Crows are some of the most intelligent creatures in the world, not just of the bird kingdom. They use tools, which they’ve crafted themselves, to reach otherwise inaccessible food; remember people’s faces and even hold grudges; understand water displacement better than some human children; and solve highly complex puzzles involving intricate steps. Bearing all of this in mind, it’s no surprise to learn that scientists have found that crows can also understand the concept of zero.

Zero — the abstraction for nothingness — is a pretty challenging concept to grasp. Studies have shown that humans generally don’t fully grasp it until kindergarten, and civilization required quite the thought leap in order to incorporate the concept into mathematics — it didn’t become incorporated into our number system until the fifth or sixth century A.D in India.

Despite being skilled mathematicians in their own right, the Mayans and Romans never used the concept of zero as a mathematical abstraction, though, of course, they understood the concept of nothing or having nothing. 

Although it might sound trivial today, the concept of “nothing” was revolutionary for numbers, and went on to change mathematics from the ground up. It underpinned the development of calculus, which is strongly entrenched across modern fields of science.

“The Indian [or numerical] zero, widely seen as one of the greatest innovations in human history, is the cornerstone of modern mathematics and physics, plus the spin-off technology,” according to Peter Gobets, secretary of the ZerOrigIndia Foundation.

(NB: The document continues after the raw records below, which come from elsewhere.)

Source: an optimization exercise on an open RTL-to-GDS flow (aim: small area, a short achievable clock period and few clock cycles). Production flows keep margins and buffers that such runs may drop. Where RTL was checked, it was by simulation tests only, not by an equivalence proof against the original. Only the layout flow was run in run 2; the RTL was not checked for function there.

==> flow/design.v, too long to show whole: its modules and the start of the top module <==
// module crc_channel: 3789 lines
// module crc_x2: 7 lines
module crc_channel (
    input  wire        clk,
    input  wire        rst,             
    input  wire        cmd_go,
    input  wire [2:0]  cmd_set,
    input  wire        cmd_expect_en,
    input  wire [31:0] cmd_len,
    input  wire [63:0] cmd_exp,
    input  wire        cmd_terminate,
    input  wire        in_valid,
    output wire        in_ready,
    input  wire [63:0] in_data,
    output reg         done,
    output wire [1:0]  state,
    output reg  [7:0]  code,
    output reg         match,
    output reg  [63:0] result
);
  // ...
==> flow/flow/run.sh <==
#!/bin/bash
# The standard layout (standard.sh: standard synthesis, floorplan, placement,
# CTS, routing, finish), with one change: the buffers that buffer_ports puts on
# every input and output port are sky130_fd_sc_hd__buf_1 cells instead of the
# cell buffer_ports picks by itself (clkdlybuf4s50_1, a delay cell).
# make's full output goes to flow_make.log here; each ORFS step also writes its
# own log under orfs/logs/.
set -euo pipefail
bash standard.sh 'BUFFER_PORTS_ARGS=-buffer_cell sky130_fd_sc_hd__buf_1' finish > flow_make.log 2>&1
==> flow/standard.sh <==
#!/bin/bash
# synth_recipe.tcl (not shown) runs the flow's synth.tcl, then flattens the netlist and writes it again
# the make line also repeats each setting of config.mk as NAME=value (left out here)
make -C /OpenROAD-flow-scripts/flow DESIGN_CONFIG=/design/flow/config.mk WORK_HOME=/design/flow/orfs CLKGATE_MAP_FILE= SYNTH_SCRIPT=/design/flow/synth_recipe.tcl "${@:-finish}"
==> flow/config.mk <==
export PLATFORM = sky130hd
export DESIGN_NAME = crc_channel
export DESIGN_NICKNAME = crc_channel
export VERILOG_FILES = /design/flow/design.v
export SDC_FILE = /design/flow/constraint.sdc
export NUM_CORES = 4
export LEC_CHECK = 0
export CAP_MARGIN = 20
export CORE_MARGIN = 2
export CORE_UTILIZATION = 40
export CTS_BUF_LIST = sky130_fd_sc_hd__clkbuf_8
export SLEW_MARGIN = 50
export SYNTH_HIERARCHICAL = 1
==> flow/constraint.sdc <==
create_clock -name core_clock -period 20.0 [get_ports {clk}]
set_input_delay 4.0000 -clock core_clock [delete_from_list [all_inputs] [get_ports {clk}]]
set_output_delay 4.0000 -clock core_clock [all_outputs]
set_load 0.01 [all_outputs]
==> flow_summary.ini, run 1 <==
[layout]
multi_input_area_share_pct = 67.5
clkCellAreaFrac_pct = 2.55
fill_cells = 8104
stdcell_count = 5282
antennaDiodeCount = 5

[outcome]
status = complete, no violations

[sta]
hold_viol_final = 0
setup_viol = 0
grt_setup_unrepaired = no
relSlewSlack_pct = 41.4

[setup_path]
path_delay_family = buffers and inverters
endpoint = rot_q[27]
required_ns = 20.52

[synthesis]
synth.most_common_cell = xor2_1
muxShareOfSynthArea_pct = 3.92
yosysUniqueCellTypes = 66
ys_ff_latch = 323
ys_async_sr_fraction_pct = 0
synth-compound-area-share_pct = 8.74
synth_top_area_share_pct = 48.7

[global_routing]
use_met1_pct = 61.2
grt.busiest_layer = met2
grt_antenna_before_repair = 2

[clocking]
cts_max_path_buffers = 3
clkTransAtPathRegs_ns = 0.06

[placed_design]
dp_hpwl_um = 161000
dp.cells = 5183

[route]
dr.pass1.iters = 6
highest_layer = met5
wl_per_cell_um = 39.1
Testbench counts, summed over its fixed seeds: cycles 18,581.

Besides humans, scientists previously found that rhesus macaques and even honeybees can understand zero as an abstract concept. The huge leap between macaques and honeybees suggests that many other animals may also possess this ability.

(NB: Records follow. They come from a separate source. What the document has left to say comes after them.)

This design comes from an exercise in tuning for small area, a short achievable clock period and few clock cycles per item on the open sky130 flow, not from production work.
Function was checked by simulation only, so behaviour that the tests miss may differ from the original.
No activity file was given, so power comes from the tool's default toggle rates.

## bf_rescale
module bf_rescale (
    input  wire        clk,
    input  wire        rst,
    input  wire        start,
    input  wire [63:0] mask,
    input  wire [1:0]  rs_cap,
    output wire        ready,
    output reg         rd_en,
    output wire [5:0]  rd_addr,
    input  wire [31:0] rd_data,
    output reg         out_valid,
    output reg  [5:0]  out_idx,
    output reg  [12:0] out_i,
    output reg  [12:0] out_q,
    output reg         done,
    output wire [15:0] s_out,
    output wire [4:0]  exp_out,
    output wire        null_out
);
    localparam [1:0] S_IDLE = 2'd0,
                     S_P1   = 2'd1,
                     S_DIV  = 2'd2,
                     S_P2   = 2'd3;
    localparam [5:0] D_FIRST  = 6'd6;
    localparam [5:0] P2_FIRST = 6'd38;
    localparam [5:0] P2_LAST  = 6'd37;
    localparam [1:0] M_SQ  = 2'd0,     
                     M_ONE = 2'd1,     
                     M_S   = 2'd2;     
    reg [1:0]  state;
    reg        ready_r;
    reg [5:0]  cnt;
    reg [63:0] mask_r;
    reg        cap_hi, cap_lo;
    reg        two;                     
    reg [15:0] s_r;
    reg [4:0]  exp_r;
    reg        null_r;
    assign ready    = ready_r;
    assign rd_addr  = cnt;
    assign s_out    = s_r;
    assign exp_out  = exp_r;
    assign null_out = null_r;
    wire accept = start & ready_r;
    wire last_rd  = (state == S_P1 && cnt == 6'd0) || (state == S_P2 && cnt == P2_LAST);
    wire first_rd = (state == S_P1 && cnt == 6'd1) || (state == S_P2 && cnt == P2_FIRST);
  ...
Size: about 3100 cells after synthesis, about 170 I/O pins.
==> flow/config.mk <==
export PLATFORM = sky130hd
export DESIGN_NAME = bf_rescale
export DESIGN_NICKNAME = bf_rescale
export VERILOG_FILES = /design/flow/design.v
export SDC_FILE = /design/flow/constraint.sdc
export NUM_CORES = 4
export LEC_CHECK = 0
export CAP_MARGIN = 20
export CORE_MARGIN = 2
export CORE_UTILIZATION = 40
export PLACE_DENSITY = 0.6
export SLEW_MARGIN = 20
==> flow/constraint.sdc <==
create_clock -name core_clock -period 12.0 [get_ports {clk}]
set_input_delay 2.4000 -clock core_clock [delete_from_list [all_inputs] [get_ports {clk}]]
set_output_delay 2.4000 -clock core_clock [all_outputs]
set_load 0.01 [all_outputs]
standard.sh (not shown) runs the stock make flow with config.mk's settings and CLKGATE_MAP_FILE= SYNTH_SCRIPT=/design/flow/synth_recipe.tcl, a recipe that flattens the netlist after the stock synthesis.
==> flow/flow/run.sh <==
#!/bin/bash
# The standard layout (standard.sh, unchanged synthesis and steps) with three settings:
#  - the setup repair aims for a slack margin of 8.3 ns below the 12 ns clock, so that it
#    works on every path longer than 3.7 ns rather than only on paths over 12 ns;
#  - the port buffers are buf_2 rather than the default delay cell;
#  - clock tree clusters of at most 20 flip-flops within 100 um.
# Each tool's full output is in the ORFS logs under orfs/logs/; make's output is in
# standard_make.log beside this script's work folder.
set -euo pipefail
bash standard.sh SETUP_SLACK_MARGIN=8.3 CTS_CLUSTER_SIZE=20 CTS_CLUSTER_DIAMETER=100 \
    "BUFFER_PORTS_ARGS=-buffer_cell sky130_fd_sc_hd__buf_2" finish > standard_make.log 2>&1
The first run finished clean.
Testbench counts at the start, summed over its fixed seeds: cycles 43,495, items 384.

In a new study, researchers at the Institute of Neurobiology at the University of Tübingen in Germany made their own investigation by studying crows, promising candidates considering their proven track record of completing brainy tasks.

The team of researchers led by Andreas Nieder, a professor of animal physiology, had a lot of experience working with carrion crows having previously shown that the birds can count and encode numbers in specific neurons in their brain. The crows had to interact with a computer monitor in front of them where one to four black dots appeared on a gray screen. This image was followed by a new frame that contained either the same number of dots or a different number of dots.

The trained crows had to peck the screen or move their heads if the number of dots coincided, and had to remain perfectly still if the dots didn’t match. Since the crows selected the correct pairs 75% of the time, the researchers concluded that crows could count, despite some errors that most frequently occurred when the frames had a similar number of dots (i.e. the crows mistook a three-dot subsequent screen for a four-dot screen). Scientists refer to this phenomenon as the numerical distance effect, which has been observed before in monkeys and humans.

Now, six years later, the researchers repeated the experiment with an additional blank screen, representing no dots or “zero”. Just like other countable numbers, the crows showed that they could discriminate zero. Notably, the numerical distance effect was preserved even in situations involving the blank screen. For instance, the crows were more likely to mistakenly peck the display when a screen with a single dot or two dots was shown than when three or four dots were shown.

“This is an indication that they treat the empty set, not just as ‘nothing’ versus ‘something,’ but really as a numerical quantity,” Nieder told Live Science.

Nieder and colleagues worked with two trained carrion crows that had glass-coated wires implanted into their brains in order to monitor their brain activity. The implants were made in a region of the brain known as the pallium, found close to the back of the brain. The pallium is involved in high-level cognitive functions.

This way, the researchers recorded patterns of brain activity that reflected how the crows perceived numerical values in relation to one another.

“They are inherently representing this ordinality aspect of numbers, this ordering along a number line, so that after one comes two and after two comes three, and so on,” Nieder added.

What’s more, the new study showed, the crows’ different neurons lit up in response to the blank screen, which became less and less active as more dots popped on the screen. The further away from zero, the less specific brain activity the researchers recorded.

Corroborating data on the birds’ behavior with their brain activity, the researchers in Germany concluded that crows must be able to grasp the concept of zero. That’s remarkable since the lineage of mammals like humans and birds split many millions of years ago, well before the extinction of the dinosaurs, yet the two seem to still share overlapping cognitive abilities. This suggests that evolution independently equipped mammals and birds with high-level cognitive functions.

The findings appeared in The Journal of Neuroscience.